As reported earlier this month in The Brandon Sun, the Progressive Conservative government plans to close a long list of low-volume rural EMS stations as part of its new health-care approach. Five new strategically placed stations will replace the closed sites, as the province moves to a goal of 24-7 paramedic coverage.
Westman has several stations set to close, including Birtle, Rossburn, Wawanesa, Elkhorn and Boissevain, to name a few. New sites will be located in Alonsa, Cowan, Miniota, Eriksdale and Manigotagan, while stations in Virden and Glenboro will be enhanced.
The Municipality of Boissevain-Morton expressed frustration that there was no consultation with the communities prior to the major announcement. Questions mounted about whether this is only the first step toward losing even more services.
"Our community has been thriving, we’ve been growing, and … if we lose health care, how are we going to keep people, or recruit new people to our community?" Leo Poulin, administrator with the Municipality of Boissevain-Morton, told the Sun last week.
The changes stem from recommendations contained in the 2013 Provincial EMS Review by Reg Toews, which was commissioned by the previous NDP government.

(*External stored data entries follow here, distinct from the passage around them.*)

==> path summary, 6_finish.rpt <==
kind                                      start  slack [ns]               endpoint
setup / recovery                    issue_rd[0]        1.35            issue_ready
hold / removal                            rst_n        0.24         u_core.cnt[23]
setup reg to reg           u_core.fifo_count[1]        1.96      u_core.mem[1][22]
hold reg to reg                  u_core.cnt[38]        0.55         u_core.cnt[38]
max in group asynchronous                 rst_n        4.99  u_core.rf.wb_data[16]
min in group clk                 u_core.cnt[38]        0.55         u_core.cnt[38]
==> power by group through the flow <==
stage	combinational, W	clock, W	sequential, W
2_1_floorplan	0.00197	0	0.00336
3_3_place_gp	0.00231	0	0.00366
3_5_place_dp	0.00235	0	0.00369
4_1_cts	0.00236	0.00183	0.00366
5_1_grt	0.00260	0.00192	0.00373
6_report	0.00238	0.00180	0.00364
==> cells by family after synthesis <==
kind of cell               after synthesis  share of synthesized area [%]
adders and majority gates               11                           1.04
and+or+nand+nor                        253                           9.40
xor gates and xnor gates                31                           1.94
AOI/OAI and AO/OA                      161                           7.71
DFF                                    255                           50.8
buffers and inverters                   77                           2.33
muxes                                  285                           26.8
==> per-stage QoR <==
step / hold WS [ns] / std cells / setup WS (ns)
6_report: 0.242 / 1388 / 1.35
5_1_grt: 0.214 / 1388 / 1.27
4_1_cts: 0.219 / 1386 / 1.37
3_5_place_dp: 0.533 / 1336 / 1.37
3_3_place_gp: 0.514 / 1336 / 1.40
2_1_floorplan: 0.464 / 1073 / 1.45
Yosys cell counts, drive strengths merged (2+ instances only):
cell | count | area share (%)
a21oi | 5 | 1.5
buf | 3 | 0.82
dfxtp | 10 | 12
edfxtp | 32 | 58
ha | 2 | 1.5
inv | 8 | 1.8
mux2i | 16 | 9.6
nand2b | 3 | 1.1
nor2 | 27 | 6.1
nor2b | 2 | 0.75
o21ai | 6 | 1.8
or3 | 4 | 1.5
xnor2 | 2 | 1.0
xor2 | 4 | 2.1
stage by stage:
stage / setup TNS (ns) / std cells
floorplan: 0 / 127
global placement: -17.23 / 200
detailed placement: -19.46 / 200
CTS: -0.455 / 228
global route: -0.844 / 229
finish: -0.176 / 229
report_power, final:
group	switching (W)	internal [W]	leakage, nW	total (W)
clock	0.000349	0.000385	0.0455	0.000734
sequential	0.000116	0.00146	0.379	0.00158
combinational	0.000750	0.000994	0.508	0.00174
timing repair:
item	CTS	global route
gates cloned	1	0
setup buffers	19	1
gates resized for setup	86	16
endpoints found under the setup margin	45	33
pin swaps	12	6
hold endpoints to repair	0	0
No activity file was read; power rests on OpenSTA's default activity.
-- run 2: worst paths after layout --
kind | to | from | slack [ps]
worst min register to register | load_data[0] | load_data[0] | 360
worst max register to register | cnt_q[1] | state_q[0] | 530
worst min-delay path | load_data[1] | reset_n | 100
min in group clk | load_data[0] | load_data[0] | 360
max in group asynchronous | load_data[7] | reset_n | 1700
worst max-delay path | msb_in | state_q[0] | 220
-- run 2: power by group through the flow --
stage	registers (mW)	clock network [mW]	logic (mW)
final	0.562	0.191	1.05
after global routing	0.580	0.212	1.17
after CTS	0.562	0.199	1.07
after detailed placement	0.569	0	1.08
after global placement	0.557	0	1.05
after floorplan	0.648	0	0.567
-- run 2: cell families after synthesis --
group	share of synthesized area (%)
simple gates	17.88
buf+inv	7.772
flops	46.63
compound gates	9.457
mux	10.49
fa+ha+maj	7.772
`config.mk`:
```
export PLATFORM = sky130hd
export DESIGN_NAME = wish_pack_flex
export DESIGN_NICKNAME = d
export VERILOG_FILES = /design/src/rtl/wish_pkg.sv /design/src/rtl/wish_pack_flex_if.sv /design/src/rtl/wish_pack_flex_core.sv /design/src/rtl/wish_pack_flex.sv
export SDC_FILE = /design/constraint.sdc
export NUM_CORES = 1
export LEC_CHECK = 0
export ABC_CLOCK_PERIOD_IN_PS = 5300
export CORE_AREA = 4 4 78 98
export CTS_CLUSTER_SIZE = 20
export DETAILED_ROUTE_END_ITERATION = 7
export DIE_AREA = 0 0 82 102
export GPL_TIMING_DRIVEN = 1
export PLACE_DENSITY = 0.79
export SLEW_MARGIN = 30
export SYNTH_ARGS = -nofsm -noshare
export SYNTH_HDL_FRONTEND = slang
export SYNTH_SLANG_ARGS = --single-unit
```
`constraint.sdc`:
```
create_clock -name clk_i -period 5.3 [get_ports clk_i]
set_input_delay 0.795 -clock clk_i [delete_from_list [all_inputs] [get_ports clk_i]]
set_output_delay 0.795 -clock clk_i [all_outputs]
set_load 0.02 [all_outputs]
```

"I know the change is hard for communities, I come from a small community," Pallister said. "But we can’t run everything in every town in the province of Manitoba. It isn’t going to work well to get services on time to people, of sufficient quality."
Pallister went on to say the major overhaul is necessary to deal with a growing, evolving province.
"Our economy is starting to grow, and we don’t just need more facilities, we need more services," he said. "A building doesn’t save people’s lives, what does is a paramedic there quickly to help."
The ultimate goal is to provide better, faster access to good quality services, he added.
Spruce Woods Progressive Conservative MLA Cliff Cullen, minister of growth, enterprise and trade, said he will "absolutely" meet with communities in his constituency, and has started the dialogue.
"We will have those discussions and certainly talk about some of the concerns they have," he said. "I think the public should recognize these changes are not going to happen overnight."
Cullen said he is supportive of the EMS overhaul, as it will allow the province to better manage the system and provide better care.
"Clearly it’s going to impact some local communities that have current on-call ambulance service," he said. "Clearly this is a process and it’s going to unfold over the course of time. Closures are not imminent."